Should Pregnant, Breastfeeding Moms Get Vaccinated Against COVID-19?

Pregnant and breastfeeding mothers are now strongly advised to take the COVID-19 shots by authorities. 

The Centers for Disease Control and Prevention (CDC) recently updated its vaccination guidance to indicate that pregnant and recently pregnant women should get vaccinated against the novel coronavirus to prevent “severe illness, hospitalizations and death.”

According to the national public health agency, pregnant women are very likely to get severely ill once infected with COVID-19 compared to non-pregnant women. The vaccine can provide protection to those who are carrying babies in their wombs and those who have recently given birth to their offspring. 

The severe manifestation of the disease requires hospitalization and intensive care. When symptoms worsen, patients may need to use a ventilator or special equipment to help them breathe. Death is also a possibility at this point. 

The CDC pointed out in its updated guidance that women who are still pregnant with their babies are at a higher risk of preterm birth. They are also at risk of suffering other adverse pregnancy outcomes. 

Though the CDC is strongly urging pregnant moms to get vaccinated, the agency is a bit skeptical about recommending the jabs to breastfeeding moms since it does not have access to studies that were able to determine the vaccines’ effects on lactating people. 

The government agency clearly stated on its website that it still lacks data on the “safety of COVID-19 vaccines in lactating people, effects of vaccination on the breastfed baby [and] effects on milk production or excretion.” 

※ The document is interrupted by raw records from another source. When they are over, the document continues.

[src/rtl/spike_aer_tx_pkg.sv]
// ---------------------------------------------------------------------------
// snn_aer_pkg
// Shared definitions for the AER (address-event) packet format, used by the
// spike transmitter now and by the matching receiver later.
//
// Packet layout for an ADDR_WIDTH-bit payload:
//   [ADDR_WIDTH]     type bit (AER_SPIKE or AER_EOT)
//   [ADDR_WIDTH-1:0] neuron address, or zero-extended timestep for EOT
// ---------------------------------------------------------------------------
package snn_aer_pkg;

  // Default payload width of the network's neuron address space.
  localparam int AER_ADDR_W = 14;

  // Packet type encodings carried in the type bit.
  localparam logic AER_SPIKE = 1'b0;
  localparam logic AER_EOT   = 1'b1;

  // Transmitter FSM states.
  typedef enum logic [2:0] {
    S_IDLE,
    S_READ,
    S_WAIT,
    S_SEND,
    S_EOT
  } aer_tx_state_t;

  // The type bit sits directly above the payload, so its index equals the
  // payload width. Kept as a function so transmitter and receiver agree.
  function automatic int aerTypePos(input int addrWidth);
    return addrWidth;
  endfunction

endpackage

[src/rtl/spike_aer_tx_if.sv]
// ---------------------------------------------------------------------------
// spike_aer_tx_if
// Valid/ready AER word stream between the spike transmitter and the
// fan-out/router logic.
//
// Signals:
//   aer_valid  word valid (master -> slave)
//   aer_data   {type, payload}, ADDR_WIDTH+1 bits (master -> slave)
//   aer_ready  slave accepts the word when valid && ready (slave -> master)
// ---------------------------------------------------------------------------
interface spike_aer_tx_if #(
  parameter int ADDR_WIDTH = 14
);

  logic                  aer_valid;
  logic [ADDR_WIDTH:0]   aer_data;
  logic                  aer_ready;

  modport master (
    output aer_valid,
    output aer_data,
    input  aer_ready
  );

  modport slave (
    input  aer_valid,
    input  aer_data,
    output aer_ready
  );

endinterface

[src/rtl/spike_aer_tx.sv]
// ---------------------------------------------------------------------------
// spike_aer_tx
// Drains the spike FIFO written by the TDM controller and sends each neuron
// address as an AER spike word. After the controller reports the timestep is
// done and the FIFO has drained, one end-of-timestep (EOT) word carrying the
// timestep number is sent. Spikes per timestep are counted and published.
//
// Ports:
//   clk                 clock, rising edge
//   rst                 asynchronous active-high reset
//   i_fifo_empty        spike FIFO empty flag
//   o_fifo_rd_en        spike FIFO pop strobe
//   i_fifo_rd_data      popped address, valid FIFO_RD_LAT cycles after pop
//   i_processing_done   one-cycle "timestep finished" pulse
//   aer                 AER valid/ready stream (master side)
//   o_busy              FSM active or an EOT is pending
//   o_ts_spike_count    spikes sent in the last completed timestep
//   o_err_done_overrun  sticky: done arrived while an EOT was still pending
//
// TS_WIDTH must not exceed ADDR_WIDTH. FIFO_RD_LAT must be 1 or 2.
// ---------------------------------------------------------------------------
module spike_aer_tx
  import snn_aer_pkg::*;
#(
  parameter int ADDR_WIDTH  = AER_ADDR_W,
  parameter int TS_WIDTH    = 8,
  parameter int FIFO_RD_LAT = 1
) (
  input  logic                  clk,
  input  logic                  rst,
  input  logic                  i_fifo_empty,
  output logic                  o_fifo_rd_en,
  input  logic [ADDR_WIDTH-1:0] i_fifo_rd_data,
  input  logic                  i_processing_done,
  spike_aer_tx_if.master        aer,
  output logic                  o_busy,
  output logic [ADDR_WIDTH:0]   o_ts_spike_count,
  output logic                  o_err_done_overrun
);

  localparam int                TypePos = aerTypePos(ADDR_WIDTH);
  localparam logic [ADDR_WIDTH:0] CntOne = (ADDR_WIDTH+1)'(1);
  localparam logic [TS_WIDTH-1:0] TsOne  = TS_WIDTH'(1);

  aer_tx_state_t         r_state;
  logic                  r_aerValid;
  logic [ADDR_WIDTH:0]   r_aerData;
  logic [ADDR_WIDTH:0]   r_spikeCnt;
  logic [ADDR_WIDTH:0]   r_tsSpikeCount;
  logic [TS_WIDTH-1:0]   r_tsCnt;
  logic                  r_donePending;
  logic [1:0]            r_pendAge;
  logic                  r_errOverrun;

  logic                  w_accept;
  logic                  w_eotAccept;
  logic                  w_pendQual;

  // A word leaves on valid && ready; an EOT leaving is what retires the
  // pending done request.
  assign w_accept    = r_aerValid && aer.aer_ready;
  assign w_eotAccept = (r_state == S_EOT) && w_accept;

  // The pending done only counts once it has been held for two full cycles,
  // which covers the FIFO empty flag lagging the controller's last write.
  assign w_pendQual  = r_donePending && (r_pendAge == 2'd2);

  // The pop strobe is decoded from state so it lines up with the empty flag
  // of the same cycle; gating with rst drops it as soon as reset rises.
  assign o_fifo_rd_en = (r_state == S_IDLE) && !i_fifo_empty && !rst;

  assign aer.aer_valid      = r_aerValid;
  assign aer.aer_data       = r_aerData;
  assign o_busy             = (r_state != S_IDLE) || r_donePending;
  assign o_ts_spike_count   = r_tsSpikeCount;
  assign o_err_done_overrun = r_errOverrun;

  // Main FSM plus the done-pending tracker and statistics counters. An
  // accepted EOT frees the pending slot in the same cycle, so a done pulse
  // landing exactly then re-arms it instead of flagging an overrun.
  always_ff @(posedge clk or posedge rst) begin
    if (rst) begin
      r_state        <= S_IDLE;
      r_aerValid     <= 1'b0;
      r_aerData      <= '0;
      r_spikeCnt     <= '0;
      r_tsSpikeCount <= '0;
      r_tsCnt        <= '0;
      r_donePending  <= 1'b0;
      r_pendAge      <= 2'd0;
      r_errOverrun   <= 1'b0;
    end else begin
      if (w_eotAccept || !r_donePending) begin
        if (i_processing_done) begin
          r_donePending <= 1'b1;
          r_pendAge     <= 2'd0;
        end else if (w_eotAccept) begin
          r_donePending <= 1'b0;
          r_pendAge     <= 2'd0;
        end
      end else begin
        if (i_processing_done) begin
          r_errOverrun <= 1'b1;
        end
        if (r_pendAge != 2'd2) begin
          r_pendAge <= r_pendAge + 2'd1;
        end
      end

      case (r_state)
        S_IDLE: begin
          if (!i_fifo_empty) begin
            r_state <= S_READ;
          end else if (w_pendQual) begin
            r_state    <= S_EOT;
            r_aerValid <= 1'b1;
            r_aerData  <= {AER_EOT, ADDR_WIDTH'(r_tsCnt)};
          end
        end
        S_READ: begin
          if (FIFO_RD_LAT == 1) begin
            r_state    <= S_SEND;
            r_aerValid <= 1'b1;
            r_aerData  <= {AER_SPIKE, i_fifo_rd_data};
          end else begin
            r_state <= S_WAIT;
          end
        end
        S_WAIT: begin
          r_state    <= S_SEND;
          r_aerValid <= 1'b1;
          r_aerData  <= {AER_SPIKE, i_fifo_rd_data};
        end
        S_SEND: begin
          if (w_accept) begin
            r_state    <= S_IDLE;
            r_aerValid <= 1'b0;
            if (r_spikeCnt != '1) begin
              r_spikeCnt <= r_spikeCnt + CntOne;
            end
          end
        end
        S_EOT: begin
          if (w_accept) begin
            r_state        <= S_IDLE;
            r_aerValid     <= 1'b0;
            r_tsSpikeCount <= r_spikeCnt;
            r_spikeCnt     <= '0;
            r_tsCnt        <= r_tsCnt + TsOne;
          end
        end
        default: begin
          r_state    <= S_IDLE;
          r_aerValid <= 1'b0;
        end
      endcase

      // Keep the type bit index tied to the shared packet layout.
      if (TypePos != ADDR_WIDTH) begin
        r_aerValid <= 1'b0;
      end
    end
  end

endmodule

[src/flat_wrapper.sv]
// flat-port wrapper written by rule: the top's interface ports become plain ports
module spike_aer_tx_flat import snn_aer_pkg::*;
#(
  parameter int ADDR_WIDTH  = AER_ADDR_W,
  parameter int TS_WIDTH    = 8,
  parameter int FIFO_RD_LAT = 1
)
  (clk, rst, i_fifo_empty, o_fifo_rd_en, i_fifo_rd_data, i_processing_done, o_busy, o_ts_spike_count, o_err_done_overrun, aer_aer_valid, aer_aer_data, aer_aer_ready);
  spike_aer_tx_if #(.ADDR_WIDTH(ADDR_WIDTH)) aer_i ();
  input  logic clk;
  input  logic rst;
  input  logic i_fifo_empty;
  output logic o_fifo_rd_en;
  input  logic [ADDR_WIDTH-1:0] i_fifo_rd_data;
  input  logic i_processing_done;
  output logic o_busy;
  output logic [ADDR_WIDTH:0] o_ts_spike_count;
  output logic o_err_done_overrun;
  output wire logic [$bits(aer_i.aer_valid)-1:0] aer_aer_valid;
  output wire logic [$bits(aer_i.aer_data)-1:0] aer_aer_data;
  input wire logic [$bits(aer_i.aer_ready)-1:0] aer_aer_ready;
  assign aer_aer_valid = aer_i.aer_valid;
  assign aer_aer_data = aer_i.aer_data;
  assign aer_i.aer_ready = aer_aer_ready;
  spike_aer_tx #(.ADDR_WIDTH(ADDR_WIDTH), .TS_WIDTH(TS_WIDTH), .FIFO_RD_LAT(FIFO_RD_LAT)) u_core (.clk(clk), .rst(rst), .i_fifo_empty(i_fifo_empty), .o_fifo_rd_en(o_fifo_rd_en), .i_fifo_rd_data(i_fifo_rd_data), .i_processing_done(i_processing_done), .aer(aer_i), .o_busy(o_busy), .o_ts_spike_count(o_ts_spike_count), .o_err_done_overrun(o_err_done_overrun));
endmodule
[config.mk]
export PLATFORM = sky130hd
export DESIGN_NAME = spike_aer_tx_flat
export DESIGN_NICKNAME = d
export VERILOG_FILES = /design/src/rtl/spike_aer_tx_pkg.sv /design/src/rtl/spike_aer_tx_if.sv /design/src/rtl/spike_aer_tx.sv /design/src/flat_wrapper.sv
export SDC_FILE = /design/constraint.sdc
export NUM_CORES = 1
export LEC_CHECK = 0
export CAP_MARGIN = 5
export CORE_MARGIN = 2
export CORE_UTILIZATION = 52
export CTS_CLUSTER_DIAMETER = 60
export CTS_CLUSTER_SIZE = 8
export DETAILED_ROUTE_END_ITERATION = 8
export PLACE_DENSITY = 0.89
export SLEW_MARGIN = 0
export SYNTH_ARGS = -nofsm -noshare
export SYNTH_HDL_FRONTEND = slang
export SYNTH_SLANG_ARGS = --single-unit
[constraint.sdc]
create_clock -name clk -period 2.36 [get_ports clk]
set_clock_uncertainty 0.05 [all_clocks]
set_input_delay 0.472 -clock clk [delete_from_list [all_inputs] [get_ports clk]]
set_output_delay 0.472 -clock clk [all_outputs]
set_load 0.01 [all_outputs]
* Word level (Yosys, flattened, before mapping)
Index checks and enable logic that the tools add are counted.
** Operators by class
- Add/sub/neg operators :: 3
- Equal/unequal tests :: 15
- Muxes and demuxes :: 21
- Bitwise operators :: 1
- Reduce and logical (&&, ||, !) cells :: 26
** Operator list (number)
- $mux 15 :: 5
- $pmux 15 s2 :: 2
- $add 15x1->15 const B :: 1
- $ne 15x15->1 const B :: 1
- $ne 2x1->1 const B :: 5
- $reduce_and 2->1 :: 5
- $mux 3 :: 3
- $pmux 3 s3 :: 1
- $add 8x1->8 const B :: 1
- $mux 2 :: 4
- $reduce_bool 2->1 :: 4
- $eq 3x2->1 const B :: 2
- $ne 3x2->1 const B :: 2
- $reduce_and 3->1 :: 2
- $logic_and 1x1->1 :: 5
- $mux 1 :: 5
- $ne 2x2->1 const B :: 2
- $reduce_and 4->1 :: 1
- $reduce_or 2->1 :: 2
- $eq 3x1->1 const B :: 1
- $eq 3x3->1 const B :: 1
- $logic_not 1->1 :: 3
- $logic_not 3->1 :: 1
- $pmux 1 s3 :: 1
- other kinds (5) :: 6
** Word-level totals
- Register bits after elaboration :: 61
- Bits of input ports :: 19
- Output and inout bits :: 34
- Logic and storage cells :: 75

* Longest topological paths before layout
Gate-level depths: netlist of the first run.
- Depth after elaboration :: 5
- Mapped depth :: 7
- Gate-level depth less buffers :: 6

* Least setup slack after synthesis of the first run
OpenSTA, ideal clock, no wires.
- Kind :: register to register
- From :: register u_core.r_spikeCnt[0]
- To :: register u_core.r_spikeCnt[1]
- Arrival :: 1.616 ns
- Required time :: 2.231 ns
- Setup slack :: 0.615 ns
- Cell stages (with the launch flop) :: 7
- Buffers on the path :: 1
- Cells stage by stage :: dfrtp_1 ha_1 nand3_2 nor4_4 a21o_1 buf_6 mux2i_1
** On the way
- Cells in the longest elaborated chain, start to end :: 4
** RTL lines
- start, declared :: line spike_aer_tx.sv:48 : logic [ADDR_WIDTH:0] r_spikeCnt;
- start signal, assigned :: line spike_aer_tx.sv:139 : r_spikeCnt <= r_spikeCnt + CntOne;
- $add 15x1->15 :: line spike_aer_tx.sv:139
- $mux 15 :: line spike_aer_tx.sv:138 : if (r_spikeCnt != '1) begin
- $mux 15 :: line spike_aer_tx.sv:135 : if (w_accept) begin
- $pmux 15 s2 :: line spike_aer_tx.sv:110 : case (r_state)
Several ways; a longest one is shown, not always the timed one. The select of a mux whose other input is x is not followed.
A chain may end at the register's enable or synchronous reset.

* Worst setup path in the final report of the first run
- From :: register u_core.r_state[0]
- To :: output o_busy
** On the way
- Cells in the longest elaborated chain, start to end :: 2
** RTL lines
- start, declared :: line spike_aer_tx.sv:45 : aer_tx_state_t r_state;
- start signal, assigned :: line spike_aer_tx.sv:83 : r_state <= S_IDLE;
- start signal, assigned :: line spike_aer_tx.sv:113 : r_state <= S_READ;
- start signal, assigned :: line spike_aer_tx.sv:115 : r_state <= S_EOT;
- $reduce_bool 3->1 :: line spike_aer_tx.sv:74 : assign o_busy = (r_state != S_IDLE) || r_donePending;
- $logic_or 1x1->1 :: line spike_aer_tx.sv:74
- end, declared :: line flat_wrapper.sv:16 : output logic o_busy;
Every way passes these cells.

==> metrics.yaml, run 1 <==
status:
  status: "completed"
die:
  core_area_mm2: 0.00520
  std_cell_rows: 26
  die_height_um: 78.1
  pin_count: 53
  start_util_pct: 54.9
  die_w_um: 78.1
  die_area_mm2: 0.00610
cells_and_area:
  nNetsFinal: 372
  final_common_cell: "nand2_1"
  antenna_cells: 0
  layoutNonFillerInstCount: 425
  most-common-layout-cells: "nand2_1 (65), dfrtp_1 (61), clkdlybuf4s50_1 (50), o21ai_0 (17), clkbuf_8 (12)"
  area_delta_synth_final_pct: 29.4
  fin_util_pct: 71.1
  drive_above_1_share_pct: 10.7
place:
  io_buffer_count: 52
  dp_hpwl_um: 4650
  placedCellCount: 409
  gp_congestion: 0.868
detailed_routing:
  first_iter_violations: 157
  totalWireLength_um: 6680
  via_per_inst: 5.65
  via_count: 2403
  first_pass_iters: 4
  drc: 0
  wire_per_inst_um: 15.7
  ant_nets: 0
clock_network:
  htree_levels: 3
  cts_tree: "built"
  insertion_delay_ns: 0.34
  cts_buffers: 9
  postCtsHoldBufs: 0
  clk_pin_slew_worst_paths_ns: 0.07
  cts_buffer_depth: 2
  clkSinkCount: 61
  cts_root_buffer: "clkbuf_8"
pwr:
  p_leak_nw: 1.74
  p_per_area_mw_per_mm2: 595
  peakVddDrop_uv: 437
flow_run:
  maxCapViolCount: 0
synth:
  synthFlopType: "dfrtp_1"
  ys_warn_count: 0
  synth-edff-count: 0
  synth.distinct_cells: 48
  synthCells: 291
  ys_seq_elements: 61
  synthArstFlopShare_pct: 100
  syn_area_mm2: 0.00286
  synth_area_per_cell_um2: 9.82
  synth_nets: 313
  yosysSeqAreaShare_pct: 53.4
critical_path:
  crit_type: "reg -> out"
  critPathCaptureType: "output port"
  critPathMaxFanout: 4
  critPathArrivalTime_ns: 1.47
  crit_required_ns: 1.84
  cp-start-kind: "flop"
sta:
  setup_violations: 0
  relSlewSlack_pct: 51.7
  period_minus_slack_ns: 1.99
  period_share_pct: 84.3
  fin_tns_setup_ns: 0
  rsz0062_at_grt: "no"
  hold_viol: 0
  clock.fmax_mhz: 503
  finalMaxSlewViolations: 0
  tightestPinTransition_ns: 0.722
global_route:
  met3_usage_pct: 8.05
  antenna_found_initial: 0
  gr-usage-all-layers_pct: 24.2
  first_global_vias: 2443
  grt_max_degree: 62
  gr-total-overflow: 0
  grt_busiest_layer: "met2"
  grt_pass1_wl_um: 11500
  grtUsageMet1_pct: 29.0
  grtUsageMet2_pct: 41.4
min_path:
  worstHoldPathType: "reg -> reg"
-- per-layer routing --
layer | up-vias | part of all wire (%)
met5 | - | 0
met4 | 0 | 1.3
met3 | 7 | 5.1
met2 | 76 | 51
met1 | 1165 | 43
li1 | 1155 | -
-- state kept, by name, indices dropped and copies added, names as in the netlist --
register	flops
u_core.aer.aer_data	15
u_core.aer.aer_valid	1
u_core.o_err_done_overrun	1
u_core.o_ts_spike_count	15
u_core.r_donePending	1
u_core.r_pendAge	2
u_core.r_spikeCnt	15
u_core.r_state	3
u_core.r_tsCnt	8
-- layout make-up --
| class | instances | area, um^2 |
|---|---|---|
| clock buffers | 13 | 169 |
| fillers | 389 | 1510 |
| well taps | 70 | 87.6 |
| multi-input cells | 210 | 1230 |
| flip-flops and latches | 61 | 1530 |
| inverters | 5 | 18.8 |
| clock inverters | 3 | 42.5 |
| repair buffers | 63 | 621 |
-- per-stage QoR --
step | hold slack (ns) | setup WS (ns) | total power, mW | cell area, um^2
3_3_place_gp | 0.410 | 0.121 | 1.24 | 3480
5_1_grt | 0.448 | 0.249 | 2.28 | 3700
4_1_cts | 0.429 | 0.0393 | 2.22 | 3690
2_1_floorplan | 0.396 | 0.325 | 1.19 | 2860
3_5_place_dp | 0.412 | 0.0775 | 1.26 | 3480
6_report | 0.423 | 0.370 | 2.20 | 3700
-- synthesized netlist by cell type (all sizes together), types with 6 or more instances --
cell type / count / share of area, %
nand2: 65 / 8.5
dfrtp: 61 / 53
o21ai: 20 / 3.6
nor3: 11 / 2.1
nand3: 10 / 1.9
nor2: 10 / 1.3
buf: 9 / 2.0
o22ai: 9 / 2.0
and3: 8 / 1.8
o22a: 7 / 2.1
xnor2: 7 / 2.1
a21oi: 6 / 1.1
a22o: 6 / 1.8
clkbuf: 6 / 0.79
nor4: 6 / 1.8
-- kinds of logic after synthesis --
kind of cell / count (synthesis) / share of synthesized area [%]
AO/OA/AOI/OAI: 65 / 15.5
flip-flops: 61 / 53.4
adder cells (fa/ha/maj): 3 / 1.31
multiplexers: 1 / 0.350
XOR/XNOR: 8 / 2.45
AND/OR/NAND/NOR: 133 / 23.5
buffers and inverters: 20 / 3.41
-- where the power goes --
part,internal [mW],switching (mW),total (mW)
logic,0.0760,0.0839,0.160
clock network,0.573,0.395,0.967
registers,1.06,0.00874,1.07
total,1.71,0.487,2.20
-- final timing paths --
kind,start,end,slack (ns),depth (start not counted)
setup / recovery,u_core.r_state[0],o_busy,0.37,3
hold / removal,u_core.o_ts_spike_count[5],u_core.o_ts_spike_count[5],0.42,2
setup reg to reg,u_core.r_state[2],u_core.r_spikeCnt[8],0.38,4
hold reg to reg,u_core.o_ts_spike_count[5],u_core.o_ts_spike_count[5],0.42,2
max in group asynchronous,rst,u_core.o_ts_spike_count[6],1.50,3
min in group asynchronous,rst,u_core.aer.aer_data[14],0.50,3
-- repair_timing --
item	CTS	global route
gates resized for setup	0	2
buffers inserted	0	0
endpoints found under the setup margin	0	2
-- worst max-delay path: stages, from the launching register on --
cell            delay, ns
dfrtp_1              0.38
or2_1                0.28
or3_1                0.30
dlymetal6s2s_1       0.17
(Power assumes the default switching activity.)
==> inputs of run 2 (changes only) <==
==> constraint.sdc (replaced) <==
create_clock -name clk -period 2 [get_ports clk]
set_clock_uncertainty 0.05 [all_clocks]
set_input_delay 0.4 -clock clk [delete_from_list [all_inputs] [get_ports clk]]
set_output_delay 0.4 -clock clk [all_outputs]
set_load 0.01 [all_outputs]
==> metrics.yaml, run 2 (synthesis results as in run 1) <==
sta:
  setup_violations: 0
  period_minus_slack_ns: 1.89
  hold_viol: 0
  relSlewSlack_pct: 61.6
  finalMaxSlewViolations: 0
  clock.fmax_mhz: 528
  rsz0062_at_grt: "no"
  period_share_pct: 94.7
  whs_ns: 0.429
  tightestPinTransition_ns: 0.576
  setup_slack_ns: 0.105
  fin_tns_setup_ns: 0
clock_network:
  postCtsSetupBuffers: 0
  cts_buffer_depth: 2
  cts_root_buffer: "clkbuf_8"
  cts_tree: "built"
  clk_pin_slew_worst_paths_ns: 0.06
  insertion_delay_ns: 0.34
  postCtsHoldBufs: 0
  htree_levels: 3
  cts_buffers: 9
  clkSinkCount: 61
die:
  die_area_mm2: 0.00610
  pin_count: 53
  die_w_um: 78.1
  die_height_um: 78.1
  start_util_pct: 54.9
  std_cell_rows: 26
  core_area_mm2: 0.00520
pwr:
  peakVddDrop_uv: 560
  power.share.clock_pct: 38.9
  p_sw_share_pct: 23.3
  power_mw: 2.37
  p_int_mw: 1.82
  p_per_area_mw_per_mm2: 638
  p_sw_uw: 554
  p_leak_nw: 1.75
  p_seq_share_pct: 53.4
  combPwrFrac_pct: 7.8
critical_path:
  crit_required_ns: 1.55
  timing.rr.end: "u_core.r_spikeCnt[1]"
  timing.critical_path.max_delay_family: "simple AND/OR/NAND/NOR gates"
  max_stage_delay_ns: 0.38
  r2r_cells: 6
  critPathCaptureType: "output port"
  crit-reg2reg-launch: "u_core.r_spikeCnt[0]"
  critPathMaxFanout: 4
  path_buf_inv: 1
  cp-start-kind: "flop"
  crit_path_top_delay_cell: "dfrtp_1"
  path_cells: "or2_4 -> nor4_1 -> dlygate4sd2_1"
  r2r_setup_slack_ns: 0.22
  critPathArrivalTime_ns: 1.44
  crit_type: "reg -> out"
detailed_routing:
  first_pass_iters: 4
  wire_per_inst_um: 15.3
  totalWireLength_um: 6650
  via_per_inst: 5.75
  drc: 0
  via_count: 2489
  first_iter_violations: 170
  ant_nets: 0
place:
  dp_hpwl_um: 4710
  io_buffer_count: 52
  gp_congestion: 0.902
  dp_slack_ns: -0.143
min_path:
  holdPathEnd: "u_core.aer.aer_data[0]"
  worstHoldPathType: "reg -> reg"
  hold_depth: 2
  hp-start: "u_core.aer.aer_data[0]"
status:
  status: "completed"
global_route:
  first_global_vias: 2342
  antenna_found_initial: 0
  grt_pass1_wl_um: 10900
  gr-usage-all-layers_pct: 23.2
  grt_max_degree: 62
  gr-total-overflow: 0
cells_and_area:
  antenna_cells: 0
  fill_cells: 399
  fin_util_pct: 71.5
  most-common-layout-cells: "nand2_1 (65), dfrtp_1 (61), clkdlybuf4s50_1 (50), buf_4 (18), o21ai_0 (17)"
  multi_input_area_mm2: 0.00124
  final_common_cell: "nand2_1"
  drive_above_1_share_pct: 12.9
  nNetsFinal: 381
  final-seq-area_mm2: 0.00153
  area_delta_synth_final_pct: 30.2
flow_run:
  maxCapViolCount: 0
run 2: cell count changes in the layout (fill, tap and decap cells not counted), moves of 2 or more:
cell	previous run	this run
clkbuf_1	1	3
clkbuf_8	12	10
buf_4	10	18
dlymetal6s2s_1	2	0
run 2: repair_timing:
item                                    4_1_cts  5_1_grt
endpoints found under the setup margin        2        8
pin swaps                                     0        0
gates resized for setup                       4        2
run 2: worst max path at each step:
stage,start,end,slack [ns],cells after the start
finish,u_core.r_state[0],o_fifo_rd_en,0.11,3
global route,u_core.r_state[0],o_fifo_rd_en,0.04,3
CTS,u_core.r_state[0],u_core.aer.aer_data[6],-0.0009,5
detailed placement,i_fifo_empty,o_fifo_rd_en,-0.14,3
global placement,i_fifo_empty,o_fifo_rd_en,-0.09,3
floorplan,rst,u_core.aer.aer_data[0],0.04,1
run 2: tightest hold or removal path, cell delays in order, from the launching register on:
cell and delay, ns:
dfrtp_1 0.34, nand2_1 0.05, o21ai_0 0.06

Despite the lack of scientific data, the CDC said that lactating moms can receive a COVID-19 vaccine because there have been reports about babies benefiting from the COVID-19 mRNA vaccines administered to their moms. 

The American College of Obstetricians and Gynecologists (ACOG) has voiced the same sentiment, as it is also strongly recommending all eligible women to get vaccinated against the novel coronavirus. 

ACOG said it has enough data to establish the safety profile of the authorized vaccines used in providing protection to pregnant women in any trimester. The professional association released its recommendation after noticing the low vaccination rates and the disturbing increase in transmissions at present. 

Meanwhile, the Society for Maternal-Fetal Medicine (SMFM) issued a statement last week to encourage breastfeeding moms to get vaccinated as soon as possible. According to the not-for-profit organization, “numerous studies of vaccinated moms” showed that antibodies were passed to babies through the umbilical cord and their mothers’ breastmilk. 

SMFM also noted in its statement that there is no reason for lactating moms to delay or stop breastfeeding once they have been vaccinated against COVID-19.